Filed under: Friuit Growing,Fruit,Preserving,Self Sufficiency,Vegetable Patch — RachelToy @ 11:42 am

A lovely fieldfare who visited this week

Last weekend we sat down and had a proper think about our plans, committing our thoughts to paper. The first thing I recorded was the weather as I would like to keep a record of this, to enable me to see trends and how it changes through the years. Then I began to sort through the old seed packets we had leftover in the drawer from last year. Seeds do last a while, so don’t throw away your packets until you are sure they are no longer of use. Even after the recommended sow by date you could still give them a try. However if you are after more reliable results, it may be better to start afresh. We were quite pleasantly surprised that we still have ample seeds to grow the main, staple varieties of vegetables this year, perhaps with a few new and unusual ones purchased from a reliable supplier. 

The other thing we began to have a think about is fruit. Last year we concentrated on growing mainly vegetables, to give ourselves a chance to concentrate on one area of growing properly, adding a new subject each year. So this year (along with obtaining some chickens), it will be fruit growing.  Looking through the D T Brown catalogue we made a list of the ones we would like to try, then made a more realistic list based on the space we have! I would love to ultimately grow the kind of fruit you don’t normally see in shops such as mulberry and medlar, but these trees can grow quite large, not practical at the moment in our garden. So we opted for a range of currants instead (red, white and black) along with some of the more hedgerow varieties (indespensible in preserving), and will try sloes and crab apples. Quince is the only other fruit we will try. I am intrigued by this fruit and hear preserves made from it are perfect with cheese. Should be a lovely addition to my Christmas gift hampers for friends and family this year! 

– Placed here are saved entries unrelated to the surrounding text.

**flow/design.v**
```verilog
`timescale 1ns / 1ps
module Filter(
  	input clk,
	input rst,
	input en,
	input [3:0] addr,
	output reg [8:0] out
    );
reg signed [8:0] sobel_val;
always @(*) begin
	case(addr)
		4'd1, 4'd3, 4'd5, 4'd7: sobel_val = -9'sd1;
		4'd4: sobel_val = 9'sd4;
		default: sobel_val = 9'sd0;
	endcase
end
always@(posedge clk) begin
		if(rst) begin
			out <= 0;
		end
		if(en) begin
			out <= sobel_val;
		end
	end
endmodule
`timescale 1ns / 1ps
module convolution(
  	input clk,
	input signed [8:0] in1,  
	input signed [8:0] in2,
	input [8:0] height,
	input [8:0] width,
	input rst,
	input en,
	input clear,
	output reg [20:0] out,
	output reg done
    );
	reg signed [26:0] data;
	reg [9:0] counter;
	always@(posedge clk) begin
		if(rst || clear)
			counter <= 0;
		else if(en) begin
			if(counter < (height*width)) begin
				counter <= counter + 1;
			end
			else begin
				counter <= 1;
			end
		end
	end
	always@(posedge clk) begin
		if(rst || clear) begin
			data <= 0;
			done <= 0;
		end
		else if(en) begin
			if(counter < (height*width)) begin
				data <= data + in1*in2;
				done <= 0;
			end
			else begin
				if(data > 1048575)
					out <= 1048575;
				else if (data < -1048576) 
					out <= -1048576;
				else
					out <= data; 
				data <= in1*in2;
				done <= 1; 
			end
		end
	end
endmodule
`timescale 1ns / 1ps
module maxpool(
   	input signed [20:0] in,
	input clk,
	input rst,
	input en,
	input [3:0] factor,
	output reg done,
	output reg [20:0] out,
	output [20:0] max
    );
	reg signed [20:0] cur_max;
	reg signed [20:0] abs_max;
	reg [7:0] counter;
	wire [7:0] size;
	wire [4:0] addr;
	wire [20:0] tempout;
	assign addr = counter;
	assign size = factor*factor;
	assign tempout = cur_max;
	assign max = abs_max;
	always@(posedge clk) begin
		if(rst) begin
			cur_max <= 21'b100000000000000000000;
			abs_max <= 0;
			counter <= 0;
			done <= 0;
		end
		else begin
		done <= 0;
		if(en) begin
			if(counter < size) begin
				counter <= counter + 1;
				if(in > cur_max) begin
					cur_max <= in;
				end
			end
			else begin
				done <= 1;
				counter <= 1;
				out <= cur_max;
				cur_max <= in;
			end
			if(in > abs_max) begin
				abs_max <= in;
			end
		end
		end
	end
endmodule
`timescale 1ns / 1ps
module address_l1(
  	input clk,
	input rst,
	input en,
	input [8:0] ht_sm,
	input [8:0] ht_lg,
	input [8:0] wt_sm,
	input [8:0] wt_lg,
	input [9:0] count,
	output [17:0] address_lg,
	output reg conv_done
    );
	wire [8:0] addrx, addry;
	reg [8:0] ADDRX, ADDRY;
	reg [8:0] OFFSET_X, OFFSET_Y;
	assign addrx = ADDRX + OFFSET_X;
	assign addry = ADDRY + OFFSET_Y;
	assign address_lg = addrx + addry*wt_lg;
	always@(posedge clk) begin
		if(rst) begin
			ADDRX <= 0;
			ADDRY <= 0;
			OFFSET_X <= 0;
			OFFSET_Y <= 0;
			conv_done <= 0;
		end
		else if(en) begin
			if(ADDRX < (wt_sm-1)) begin
				ADDRX <= ADDRX + 1;
				conv_done <= 0;
			end
			else begin
				ADDRX <= 0;
				if(ADDRY < (ht_sm-1)) begin
					ADDRY <= ADDRY + 1;
				end
				else begin
					ADDRY <= 0;
				end
			end
			if (count==(ht_sm*wt_sm-1)) begin
				if(OFFSET_X < (wt_lg-wt_sm)) begin
					OFFSET_X <= OFFSET_X + 1;
				end
				else begin
					OFFSET_X <= 0;
					if(OFFSET_Y < (ht_lg-ht_sm)) begin
						OFFSET_Y <= OFFSET_Y + 1;
					end
					else begin
						ADDRX <= 0;
						ADDRY <= 0;
						OFFSET_X <= 0;
						OFFSET_Y <= 0;
						conv_done <= 1;
					end
				end
			end
		end
	end
endmodule
`timescale 1ns / 1ps
module address_l2(
	input clk,
	input rst,
	input en,
	input [8:0] ht_sm,
	input [8:0] ht_lg,
	input [8:0] wt_sm,
	input [8:0] wt_lg,
	input [9:0] count1,
	input [8:0] factor,
	output [17:0] address_lg,
	output reg conv_done
    );
	wire [8:0] addrx, addry;
	reg [8:0] ADDRX, ADDRY;
	reg [8:0] OFFSET_X1, OFFSET_Y1, OFFSET_X2, OFFSET_Y2;
	wire [9:0] limit1;
	wire [9:0] limit2;
	assign limit1 = ht_sm*wt_sm-1;
	assign limit2 = factor*factor-1;
	assign addrx = ADDRX + OFFSET_X1 + OFFSET_X2;
	assign addry = ADDRY + OFFSET_Y1 + OFFSET_Y2;
	assign address_lg = addrx + addry*wt_lg;
	reg [9:0] count2;
	always @(posedge clk) begin
		if (rst) begin
			count2 <= 0;
		end
		else if (en) begin
			if(count1 == limit1) begin
				if(count2 < limit2) begin
					count2 <= count2 + 1;
				end
				else 
					count2 <= 0;
			end
		end
	end
	always@(posedge clk) begin
		if(rst) begin
			ADDRX <= 0;
			ADDRY <= 0;
			OFFSET_X1 <= 0;
			OFFSET_Y1 <= 0;
			OFFSET_X2 <= 0;
			OFFSET_Y2 <= 0;
			conv_done <= 0; 
		end
		else if(en) begin
			if(ADDRX < (wt_sm-1)) begin
				ADDRX <= ADDRX + 1;
				conv_done <= 0;
			end
			else begin
				ADDRX <= 0;
				if(ADDRY < (ht_sm-1)) begin
					ADDRY <= ADDRY + 1;
				end
				else begin
					ADDRY <= 0;
				end
			end
			if (count1==limit1) begin
				if(OFFSET_X1 < factor-1) begin
					OFFSET_X1 <= OFFSET_X1 + 1;
				end
				else begin
					OFFSET_X1 <= 0;
					if(OFFSET_Y1 < factor-1) begin
						OFFSET_Y1 <= OFFSET_Y1 + 1;
					end
					else begin
						OFFSET_X1 <= 0;
						OFFSET_Y1 <= 0;
					end
				end
				if (count2==limit2) begin
					if(OFFSET_X2 < (wt_lg-wt_sm-factor*2+1)) begin
						OFFSET_X2 <= OFFSET_X2 + factor;
					end
					else begin
						OFFSET_X2 <= 0;
						if(OFFSET_Y2 < (ht_lg-ht_sm-factor*2+1)) begin
							OFFSET_Y2 <= OFFSET_Y2 + factor;
						end
						else begin
							ADDRX <= 0;
							ADDRY <= 0;
							OFFSET_X1 <= 0;
							OFFSET_Y1 <= 0;
							OFFSET_Y2 <= 0;
							conv_done <= 1;
						end
					end
				end
			end
		end
	end
endmodule
`timescale 1ns / 1ps
module Top_convolution(
 input clk,
	input rst,
	input start,
	input en,
	input [12:0] addr,
	output [20:0] out,
	output [20:0] max_pl,
	output reg done,
	output pat_en,
	output [9:0] pat_addr,
	input [7:0] pat_dout,
	output img_en,
	output [17:0] img_addr,
	input [7:0] img_dout,
	output pc_en,
	output pc_we,
	output [9:0] pc_addr,
	output [10:0] pc_din,
	input [10:0] pc_dout,
	output ic_en,
	output ic_we,
	output [17:0] ic_addr,
	output [10:0] ic_din,
	input [10:0] ic_dout,
	output pl_en,
	output pl_we,
	output [12:0] pl_addr,
	output [20:0] pl_din,
	input [20:0] pl_dout
    );
	assign out = out_pl;
	reg [8:0] HT_SM, WT_SM;
	wire [8:0] ht_sm, wt_sm; 
	reg [8:0] HT_LG, WT_LG;
	wire [8:0] ht_lg, wt_lg;
	assign ht_sm = HT_SM;
	assign wt_sm = WT_SM;
	assign ht_lg = HT_LG;
	assign wt_lg = WT_LG;
	parameter [8:0] height_fil = 10, width_fil = 8, side_lap = 3, height_filpro = 8, width_filpro = 6,
	height_image = 48, width_image = 40, height_impro = 46, width_impro = 38, factor = 5;
	parameter [3:0] idle = 0, setup = 1, conv_p1 = 2, conv_p2 = 3, delay_p1 = 4, delay_p2 = 5, maxpl = 6, read = 15;
	reg [3:0] current_state, next_state;
	wire done_conv, done_maxpl;
	reg en_conv;
	wire en_maxpl;
	reg en_cnt_l1, en_cnt_l2, en_cnt_sm;
	reg clear;
	wire conv_done_l1, conv_done_l2;
	reg [1:0] conv_sel;
	assign en_maxpl = (conv_sel==3)? done_conv:0;
	wire signed [8:0] in1, in2;
	wire [20:0] out_conv;
	assign in1 = (conv_sel==2'b00)? 0: 
					(conv_sel==2'b01)? out_f: 
					(conv_sel==2'b10)? out_i:out_ip[10:2];
	assign in2 = (conv_sel==2'b00)? 0: 
					(conv_sel==2'b11)? out_fp[10:2]: out_lap;
	wire signed [20:0] in_maxpl, out_maxpl;
	assign in_maxpl = out_conv;
	reg [9:0] ADDR_SM;
	wire [17:0] addr_lg_l1;
	wire [17:0] addr_lg_l2;
	reg [17:0] ADDR_OUT;
	wire en_f, en_i, en_fp, en_ip, en_lap, en_pl;
	reg wr_ip, wr_fp, wr_pl;
	wire [9:0] addr_f;
	wire [17:0] addr_i;
	wire [9:0] addr_fp;
	wire [17:0] addr_ip;
	wire [12:0] addr_pl;
	wire [3:0] addr_lap;
	wire [10:0] in_fp, in_ip;
	wire [10:0] out_fp, out_ip;
	wire signed [20:0] in_pl;
	assign in_fp = out_conv[10:0];
	assign in_ip = out_conv[10:0];
	assign in_pl = out_maxpl;
	wire signed [8:0] out_lap;
	wire signed [7:0] out_i, out_f;	
	wire signed [20:0] out_pl;
	assign en_lap = (conv_sel==3||conv_sel==0)? 0:1;
	assign en_f = (conv_sel==1)? 1:0;
	assign en_i = (conv_sel==2)? 1:0;
	assign en_fp = (conv_sel==0)? 0:
						(conv_sel==1)? done_conv:
						(conv_sel==3)? 1:0;
	assign en_ip = (conv_sel==0)? 0:
						(conv_sel==2)? done_conv:
						(conv_sel==3)? 1:0;
	assign en_pl = (done)? en:done_maxpl;
	assign addr_f = (conv_sel==1)? addr_lg_l1:0;
	assign addr_i = (conv_sel==2)? addr_lg_l1:0;
	assign addr_lap = (conv_sel==0||conv_sel==3)? 0:ADDR_SM;
	assign addr_ip = (conv_sel==0)? 0: 
						  (conv_sel==3)? addr_lg_l2:ADDR_OUT; 
	assign addr_fp = (conv_sel==0)? 0: 
						  (conv_sel==1)? ADDR_OUT[9:0]:ADDR_SM;
	assign addr_pl = (done)? addr:ADDR_OUT[12:0];
	Filter Sobel (
    .clk(clk), 
    .rst(rst), 
    .en(en_lap), 
    .addr(addr_lap),  
    .out(out_lap)
    );
	assign pat_en = en_f;
	assign pat_addr = addr_f;
	assign out_f = pat_dout;
	assign img_en = en_i;
	assign img_addr = addr_i;
	assign out_i = img_dout;
	assign pc_en = en_fp;
	assign pc_we = wr_fp;
	assign pc_addr = addr_fp;
	assign pc_din = in_fp;
	assign out_fp = pc_dout;
	assign ic_en = en_ip;
	assign ic_we = wr_ip;
	assign ic_addr = addr_ip;
	assign ic_din = in_ip;
	assign out_ip = ic_dout;
	assign pl_en = en_pl;
	assign pl_we = wr_pl;
	assign pl_addr = addr_pl;
	assign pl_din = in_pl;
	assign out_pl = pl_dout;
	wire out_trig;
	assign out_trig = (conv_sel==2'b11)? done_maxpl:done_conv;
	always@(posedge clk) begin
		if(rst || clear) begin
			ADDR_OUT <= 0;
		end
		else if(out_trig) begin
			ADDR_OUT <= ADDR_OUT + 1;
		end	
	end
	address_l1 addr_l1 (
    .clk(clk), 
    .rst(rst||clear), 
    .en(en_cnt_l1), 
    .ht_sm(ht_sm), 
    .ht_lg(ht_lg), 
    .wt_sm(wt_sm), 
    .wt_lg(wt_lg), 
    .count(ADDR_SM), 
    .address_lg(addr_lg_l1), 
    .conv_done(conv_done_l1)
    );
	address_l2 addr_l2 (
    .clk(clk), 
    .rst(rst||clear), 
    .en(en_cnt_l2), 
    .ht_sm(ht_sm), 
    .ht_lg(ht_lg), 
    .wt_sm(wt_sm), 
    .wt_lg(wt_lg), 
	 .count1(ADDR_SM),
    .factor(factor), 
    .address_lg(addr_lg_l2), 
    .conv_done(conv_done_l2)
    );
	always@(posedge clk) begin
		if(rst||clear) begin
			ADDR_SM <= 0;
		end
		else if(en_cnt_l1||en_cnt_l2) begin
			if(ADDR_SM < (ht_sm*wt_sm-1)) begin
				ADDR_SM <= ADDR_SM + 1;
			end
			else begin
				ADDR_SM <= 0;
			end	
		end
	end
	convolution convolution (
	 .clk(clk),
    .in1(in1), 
    .in2(in2), 
    .height(ht_sm), 
    .width(wt_sm), 
    .rst(rst), 
    .en(en_conv), 
	 .clear(clear),
    .out(out_conv), 
    .done(done_conv)
    );
	maxpool maxpool (
    .in(in_maxpl), 
    .clk(clk), 
    .rst(rst), 
    .en(en_maxpl), 
    .factor(factor), 
    .done(done_maxpl), 
    .out(out_maxpl),
	 .max(max_pl)
    );
	always @(posedge clk) begin 
		if (rst) begin
			HT_SM <= 0;
			WT_SM <= 0;
			HT_LG <= 0;
			WT_SM <= 0;
			en_conv <= 0;
			en_cnt_l1 <= 0;
			en_cnt_l2 <= 0;
			wr_ip <= 0;
			wr_fp <= 0;
			wr_pl <= 0;
			clear <= 0;
			conv_sel <= 2'b00;
			done <= 0;
			current_state <= idle;
		end
		else
		case(current_state)
			idle: begin
				if(start)
					current_state <= setup;
				else
					current_state <= idle;
			end
			setup: begin
				case(conv_sel) 
					0: begin
						HT_SM <= side_lap;
						WT_SM <= side_lap;
						HT_LG <= height_fil;
						WT_LG <= width_fil;
						en_cnt_l1 <= 1;
						wr_fp <= 1;
						conv_sel <= 2'b01;
					end
					1: begin
						HT_SM <= side_lap;
						WT_SM <= side_lap;
						HT_LG <= height_image;
						WT_LG <= width_image;
						en_cnt_l1 <= 1;
						wr_ip <= 1;
						conv_sel <= 2'b10;
					end
					2: begin
						HT_SM <= height_filpro;
						WT_SM <= width_filpro;
						HT_LG <= height_impro;
						WT_LG <= width_impro;
						en_cnt_l2 <= 1;
						wr_pl <= 1;
						conv_sel <= 2'b11;
					end
				endcase
				current_state <= conv_p1;
			end
			conv_p1: begin
				en_conv <= 1;
				if(conv_done_l1) begin
					en_cnt_l1 <= 0;
					current_state <= conv_p2;
				end
				else if(conv_sel != 3)
					current_state <= conv_p1;
				else
					current_state <= maxpl;
			end
			conv_p2: begin
				en_conv <= 0;
				current_state <= delay_p1;
			end
			maxpl: begin
				if(conv_done_l2) begin
					en_cnt_l2 <= 0;
					current_state <= delay_p1;
				end
				else
					current_state <= maxpl;
			end
			delay_p1: begin
				if(conv_sel==3) begin
					if(done_maxpl) begin
						clear <= 1;
						wr_pl <= 0;
						current_state <= delay_p2;
					end
					else 
						current_state <= delay_p1;
				end
				else begin
					clear <= 1;
					wr_fp <= 0;
					wr_ip <= 0;
					current_state <= delay_p2;
				end
			end
			delay_p2: begin
				clear <= 0;
				if (conv_sel != 3) 
					current_state <= setup;
				else begin
					current_state <= read;
					conv_sel <= 2'b00;
				end
			end
			read: begin
				conv_sel <= 2'b00;
				done <= 1;
			end
		endcase
	end
endmodule
```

The next thing to do was work out the areas in our garden in which we would grow everything. Our raised beds are in place from last year, so it is just a case of rotating the crops around. Brassicas will go in the onion & pea bed from last year, then new onions and peas in the old roots bed. This years roots will go in the old potato bed, and the last bed which currently has asparagus growing in it, will have the addition of some strawberries this year. We’ve made much more space for the main staple crops like potatoes and onions too this year, as found our 2009 crops of these didn’t last very long once harvested! A few other marked areas in the garden will have broad beans, french beans, squashes, leeks and edible/medicinal flowers. Raspberries complete the picture next to the leek bed. 

So from all that, a list was made to send to the most suitable seed supplier and here is what we will order: 

purple sprouting broccolli, oregano, chard, kohl rabi, purple tomatoes, coriander, sea kale, yellow beetroot, pumpkin, red chicory, spring onions, purple french beans, thyme, garlic, calendula, nasturtium, clary sage, borage, currants, crab apple, sloe, quince, strawberries 

Not bad to be going on with! 

Lastly we made a plan for the growing year, of what we need to do and when. Here are our jobs for this month: 

1. Dig over ground ready for growing. Dig in green manures sown last autumn and dig over new areas for growth. Add in soil improver such as home made compost, chicken manure etc. 

2. Clean pots, seed trays and greenhouse thoroughly 

3. Fix broken panes of glass in greenhouse 

4. Weatherproof sheds 

5. Prune old fruit bushes and woody plants such as rosemary, lavender 

6. Order seeds and supplies such as fleece, netting etc. 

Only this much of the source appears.